**What to do**: Please print the whole listing again, exactly as shown.

**Extracted material**:
## config.mk

```make
export PLATFORM = sky130hd
export DESIGN_NAME = poly_mult_driver
export DESIGN_NICKNAME = d
export VERILOG_FILES = /design/src/rtl/poly_mult_driver.sv
export SDC_FILE = /design/constraint.sdc
export NUM_CORES = 1
export LEC_CHECK = 0
export CAP_MARGIN = 0
export CORE_UTILIZATION = 30
export CTS_BUF_LIST = sky130_fd_sc_hd__clkbuf_2 sky130_fd_sc_hd__clkbuf_4 sky130_fd_sc_hd__clkbuf_8
export CTS_CLUSTER_SIZE = 14
export DETAILED_ROUTE_END_ITERATION = 12
export MAX_ROUTING_LAYER = met4
export PLACE_DENSITY = 0.57
export SLEW_MARGIN = 30
export SYNTH_ARGS = -nofsm -noshare
export SYNTH_HDL_FRONTEND = slang
export SYNTH_SLANG_ARGS = --single-unit
```

## constraint.sdc

```tcl
create_clock -name clk -period 3.5 [get_ports clk]
set_clock_uncertainty 0.1 [all_clocks]
set_input_delay 0.525 -clock clk [delete_from_list [all_inputs] [get_ports clk]]
set_output_delay 0.525 -clock clk [all_outputs]
set_load 0.005 [all_outputs]
```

**Written response**:
## config.mk

```make
export PLATFORM = sky130hd
export DESIGN_NAME = poly_mult_driver
export DESIGN_NICKNAME = d
export VERILOG_FILES = /design/src/rtl/poly_mult_driver.sv
export SDC_FILE = /design/constraint.sdc
export NUM_CORES = 1
export LEC_CHECK = 0
export CAP_MARGIN = 0
export CORE_UTILIZATION = 30
export CTS_BUF_LIST = sky130_fd_sc_hd__clkbuf_2 sky130_fd_sc_hd__clkbuf_4 sky130_fd_sc_hd__clkbuf_8
export CTS_CLUSTER_SIZE = 14
export DETAILED_ROUTE_END_ITERATION = 12
export MAX_ROUTING_LAYER = met4
export PLACE_DENSITY = 0.57
export SLEW_MARGIN = 30
export SYNTH_ARGS = -nofsm -noshare
export SYNTH_HDL_FRONTEND = slang
export SYNTH_SLANG_ARGS = --single-unit
```

## constraint.sdc

```tcl
create_clock -name clk -period 3.5 [get_ports clk]
set_clock_uncertainty 0.1 [all_clocks]
set_input_delay 0.525 -clock clk [delete_from_list [all_inputs] [get_ports clk]]
set_output_delay 0.525 -clock clk [all_outputs]
set_load 0.005 [all_outputs]
```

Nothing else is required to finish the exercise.